The song "Hells Bells" by AC/DC is played every morning before the first competition.

History
The competition has been held annually at Easter time at Bells Beach, Victoria continuously since 1962, becoming a professional competition and sponsored by Rip Curl in 1973. The contest has had various sponsors over the years, including in 1984 Australian rock band, Australian Crawl.

The first Bells Beach contest was supposed to be held in late 1961 but was delayed until the Australia day weekend of 1962.  The first winner was NSW surfer Glynn Ritchie.  Occasionally George "Ming" Smith is credited as winning the 1961 event but he actually won the "wave of the day" in the first contest (1962) and was awarded a prize of 1 pound, and a pennant saying "winner 1961".
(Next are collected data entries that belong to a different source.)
===== src/rtl/game_pkg.sv =====
// Shared types and helpers for the guess/key load register arbiter.
package game_pkg;

   localparam int unsigned DATA_W_DEF = 4;
   localparam int unsigned MAX_REQ    = 8;
   localparam int unsigned IDX_W      = 3;

   typedef enum logic [1:0] {
      ST_IDLE     = 2'd0,
      ST_GRANT    = 2'd1,
      ST_COOLDOWN = 2'd2
   } state_e;

   typedef struct packed {
      logic             valid;
      logic [IDX_W-1:0] idx;
   } rr_pick_t;

   // First set bit of elig scanning rr, rr+1, ... modulo n.
   function automatic rr_pick_t rr_first_set(input logic [MAX_REQ-1:0] elig,
                                             input int unsigned        n,
                                             input int unsigned        rr);
      rr_pick_t    r;
      int unsigned j;
      r.valid = 1'b0;
      r.idx   = '0;
      for (int unsigned k = 0; k < MAX_REQ; k++) begin
         j = (rr + k) % n;
         if (k < n && !r.valid && elig[3'(j)]) begin
            r.valid = 1'b1;
            r.idx   = IDX_W'(j);
         end
      end
      return r;
   endfunction

endpackage
[config.mk]
export PLATFORM = sky130hd
export DESIGN_NAME = regfile_wb_queue_flat
export DESIGN_NICKNAME = d
export VERILOG_FILES = /design/src/rtl/regfile_wb_queue_if.sv /design/src/rtl/regfile_wb_queue.sv /design/src/flat_wrapper.sv
export SDC_FILE = /design/constraint.sdc
export NUM_CORES = 1
export LEC_CHECK = 0
export ABC_AREA = 0
export ABC_CLOCK_PERIOD_IN_PS = 4900
export CELL_PAD_IN_SITES_DETAIL_PLACEMENT = 0
export CELL_PAD_IN_SITES_GLOBAL_PLACEMENT = 1
export CORE_ASPECT_RATIO = 1.1
export CORE_MARGIN = 4
export CORE_UTILIZATION = 47
export CTS_CLUSTER_SIZE = 25
export DETAILED_ROUTE_END_ITERATION = 16
export GPL_ROUTABILITY_DRIVEN = 0
export GPL_TIMING_DRIVEN = 1
export PLACE_DENSITY_LB_ADDON = 0.1
export RECOVER_POWER = 25
export SKIP_CTS_REPAIR_TIMING = 1
export SYNTH_ARGS = -nofsm -noshare
export SYNTH_HDL_FRONTEND = slang
export SYNTH_SLANG_ARGS = --single-unit
[constraint.sdc]
create_clock -name clk -period 4.9 [get_ports clk]
set_input_delay 0.49 -clock clk [delete_from_list [all_inputs] [get_ports clk]]
set_output_delay 0.49 -clock clk [all_outputs]
set_load 0.1 [all_outputs]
The event became mobile from 1993, and was held at various locations in Victoria, depending upon weather conditions.  The entire 2005 event was held at Phillip Island due to poor conditions in Torquay.  The event is now held only at Bells Beach and nearby Winkipop.

The famous Bells trophy was designed and built by Bells Beach local Joe Sweeney. Winners of the Rip Curl Pro receive smaller replica Bells trophies to keep. Each year, Rip Curl founder Doug 'Claw' Warbrick presents the trophies to the winning athletes.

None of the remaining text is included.